Translational medicine and digital health

Albani and his cofounder Berent Prakken have been working in this field since 2008, applying translational thinking to the many seismic shifts that have happened in that time. At Frontiers, the workshop will focus on applying those ideas to the current digital transformation in healthcare.

“The risk is that if technology is developed […] without having the ultimate consumer, the ultimate goal in mind, you have a problem,” Prakken said. “This is what happens in translational medicine a lot, is that new discoveries and amazing discoveries were made, but never translated into something that could actually benefit patients and society. If you see the digital medicine arena, you see big companies, but also smaller initiatives doing many things of which they are, sort of, very keen on without having the big picture on how it fits all [together] in the big ecosystem of medicine, and these links were not made.”

They hope the conference will provide an opportunity to get their message out to a new group of influencers in the ongoing digital transformation of healthcare.

“So, next step for us, by Eureka […] is to make ourselves known in a world where our exposure has been limited. So, we’re not going to go to Milan and talk about the drama of the patient, but rather we’re going to propose practical tools and maybe even solutions to facilitate this interface,” Albani said. “What we hope also to obtain is to broaden our bases in order to involve people like Healthware and participants of the meeting, so that we can put their perspective into ours and broaden it. And this is what we call, not policymaking for sure, but it’s creating sufficient critical mass to help in shaping policy.”

Planting seeds

Albani and Prakken believe in a very personal approach to building these bridges between ideas and realities. Through mentorship, degree programs, and certificate programs, they focus on evangelising through hands-on education.

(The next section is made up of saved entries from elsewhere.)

Background: an optimization exercise with open tools, aiming at small area, a short achievable clock period and few clock cycles. Do not read the settings as production practice.
In this exercise RTL edits were held to simulation tests only and were not proved equivalent to the original.

## run A
## cnn_accel
module cnn_accel (
    input         clk,
    input         rst_n,       
    input         cnn_start,   
    output        cnn_finish,  
    output        mem_we,
    output [19:0] mem_addr,
    output [15:0] mem_wdata,
    input  [15:0] mem_rdata
);
Size in the first run: ~2,100 cells after synthesis, ~22,000 sq um of cells after synthesis.
==> flow/config.mk <==
export PLATFORM = sky130hd
export DESIGN_NAME = cnn_accel
export DESIGN_NICKNAME = cnn_accel
export VERILOG_FILES = /design/flow/design.v
export SDC_FILE = /design/flow/constraint.sdc
export NUM_CORES = 4
export LEC_CHECK = 0
export CAP_MARGIN = 20
export CORE_MARGIN = 2
export CORE_UTILIZATION = 80
export CTS_CLUSTER_DIAMETER = 80
export CTS_CLUSTER_SIZE = 24
export SLEW_MARGIN = 20
==> flow/constraint.sdc <==
create_clock -name core_clock -period 20.0 [get_ports {clk}]
set_input_delay 4.0000 -clock core_clock [delete_from_list [all_inputs] [get_ports {clk}]]
set_output_delay 4.0000 -clock core_clock [all_outputs]
set_load 0.01 [all_outputs]
standard.sh (not shown) runs the stock make flow with config.mk's settings and CLKGATE_MAP_FILE= SYNTH_SCRIPT=/design/flow/synth_recipe.tcl, a recipe that flattens the netlist after the stock synthesis.
==> flow/flow/run.sh <==
#!/bin/bash
# The standard layout (the standard.sh: ORFS with the standard synthesis,
# floorplan, power grid and tap cells), with one change: every input and
# output port is still given its own buffer, but a plain sky130 buffer
# (buf_2) instead of the delay cell (clkdlybuf4s50_1) buffer_ports picks by
# default, which adds about 0.6 ns to every path into or out of the design.
set -euo pipefail
export BUFFER_PORTS_ARGS="-buffer_cell sky130_fd_sc_hd__buf_2"
bash standard.sh > standard_make.log 2>&1
Testbench counts of run A, summed over its fixed seeds: cycles 8,190,648.
Edits applied to the flow inputs when going from run A to run B:
diff --git a/flow/config.mk b/flow/config.mk
--- a/flow/config.mk
+++ b/flow/config.mk
@@ -9,5 +9,3 @@
 export CORE_MARGIN = 2
-export CORE_UTILIZATION = 80
-export CTS_CLUSTER_DIAMETER = 80
-export CTS_CLUSTER_SIZE = 24
+export CORE_UTILIZATION = 40
 export SLEW_MARGIN = 20
Results
Looking at number of antenna violations at the first check in global routing across run B and run A, the one that comes out higher is run B. As far as final antenna diode count goes, run B and run A are indistinguishable; the numbers are identical. The final reports for run B and run A show final hold slack lower in the former. Relative to run A, global-route wire length before repair decreased by about 1.9% in run B.
Input-level comparison between run C and run B:
==> flow/flow/run.sh <==
#!/bin/bash
# The standard layout (the standard.sh: ORFS with the standard synthesis,
# floorplan, power grid and tap cells, at the design's clock and SDC), with
# two changes in how it is made:
# - every input and output port still gets its own buffer, but a plain sky130
#   buffer (buf_2) instead of the delay cell (clkdlybuf4s50_1) buffer_ports
#   picks by default, which adds about 0.6 ns to each path into or out of
#   the design;
# - ORFS's timing repair aims for SETUP_SLACK_MARGIN ns of setup slack, so
#   that it sizes the paths between registers for speed.
set -euo pipefail
export BUFFER_PORTS_ARGS="-buffer_cell sky130_fd_sc_hd__buf_2"
export SETUP_SLACK_MARGIN=15.2
bash standard.sh > standard_make.log 2>&1
--- outcome ---
On total iterations of the first detailed-routing run, the lower figure sits with run C, not run B. The number of nets in the finished design in run C sits 1.1% above the value recorded for run B. From run B to run C, die area did not move at all. Compared to run B, run C has worst setup slack 0.020 ns higher. Detailed-route wire length was lower in the run labelled run B. Share of final-layout standard cells stronger than drive strength 1, run C and run B, lower one = run B. In run C the first-pass GRT wire length turned out about 0.33% higher than in run B. Diff run B -> run C: fraction of standard cell area that is sequential dropped 0.46 points, share of cell area taken by multi-input logic gates decreased 0.64 points.
Setup changes, run C to run D
==> flow/flow/run.sh <==
#!/bin/bash
# The standard layout (the standard.sh: ORFS with the standard synthesis,
# floorplan, power grid and tap cells), with one change: every input and
# output port is still given its own buffer, but a plain sky130 buffer
# (buf_2) instead of the delay cell (clkdlybuf4s50_1) buffer_ports picks by
# default, which adds about 0.6 ns to every path into or out of the design.
set -euo pipefail
export BUFFER_PORTS_ARGS="-buffer_cell sky130_fd_sc_hd__buf_2"
bash standard.sh > standard_make.log 2>&1
diff --git a/flow/config.mk b/flow/config.mk
--- a/flow/config.mk
+++ b/flow/config.mk
@@ -9,3 +9,5 @@
 export CORE_MARGIN = 2
-export CORE_UTILIZATION = 40
+export CORE_UTILIZATION = 65
+export CTS_CLUSTER_DIAMETER = 60
+export CTS_CLUSTER_SIZE = 28
 export SLEW_MARGIN = 20
[summary]
In run D, proportion of final cell area spent on non-clock buffers is lower than in run C.
Run C → run D: routed metal-1 wire length -about 12%, cell depth of the worst setup path about even, number of setup buffers added after CTS went down by 14.
Compared with run C, run D shows biggest cell delay along the critical path higher by 0.03 ns.
Going from run C to run D, the non-filler instance count after layout was found to have gone down by 304.
Total length of routed wires: run D vs run C, no meaningful difference

## port drivers added, routing unchanged
Ports are ideal in the flow. The routed layouts listed here were re-timed in OpenROAD. Step 1 assumes that a clkbuf_16 drives the clock port and a buf_2 every other input. Step 2 times the ports against the registers' clock, not the clock port: input delays grow and output delays shrink by t, the midpoint of the rising clock arrivals with the driver on. Slacks: ideal ports / drivers / drivers and shift; pairs: ideal ports / drivers.
run | t, ns | setup slack, ns | clock arrival spread, ns | worst register clock-pin slew, ns | cell pins on the clock port's net
run A | 0.604 | 14.848 / 14.797 / 15.401 | 0.024 / 0.024 | 0.10 / 0.10 | 1
run B | 0.623 | 14.852 / 14.797 / 15.420 | 0.048 / 0.047 | 0.07 / 0.07 | 1
run C | 0.623 | 14.872 / 14.818 / 15.441 | 0.052 / 0.052 | 0.07 / 0.07 | 1
run D | 0.651 | 14.827 / 14.775 / 15.426 | 0.015 / 0.016 | 0.10 / 0.10 | 1
After both steps every run listed still meets setup and hold.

“Of course, we cannot change the whole world in one course,” Prakken says. “But what we’ve seen is, we started like 15 years ago with our first course, I think 25 students: we have now trained over 1,000 people, and also [gotten] lots of faculty involved and big universities involved. So, we really believe that we plant a seed and that from the seed that we can really change the face. We go for quality above quantity here and we see that it’s working because the people who we trained are getting the same energy and are doing it in their own lives. We’ve studied it, we did follow up studies, and we see that they actually are using what they learned.”

Hopefully, those seeds will flourish in the fertile soil that is the burgeoning digital health ecosystem.

“They have the intrinsic motivation to make the difference,” Prakken says of the students the Eureka Institute has trained. “We help them open their eyes and minds for different perspectives and to be critical. Again, what you’re saying, all the digital tools which are now available – you can get overwhelmed by all the tools, so it’s important that we help them to make the right choices also for the future.”

As well as putting the word out, Albani and Prakken are hoping to leave the event with some concrete outcomes.

“This year at Frontiers, I would like to go way beyond empty words and just showing off my volume, but rather establishing meaningful relationships like the one we developed with Roberto [Ascione, Frontiers Health chair] when we were invited for the meeting,” Albani said.“Not just about talking about things, doing things. Having a next step which is a practical one. That for me would be a measure of success for our participation.”

Albani and Prakken will speak at Frontiers Health 2022 at the workshop The Digital Alchemist: How Eureka coalesces the diverse worlds in Translational Health Science on Friday 21st October at 12 pm Milan time.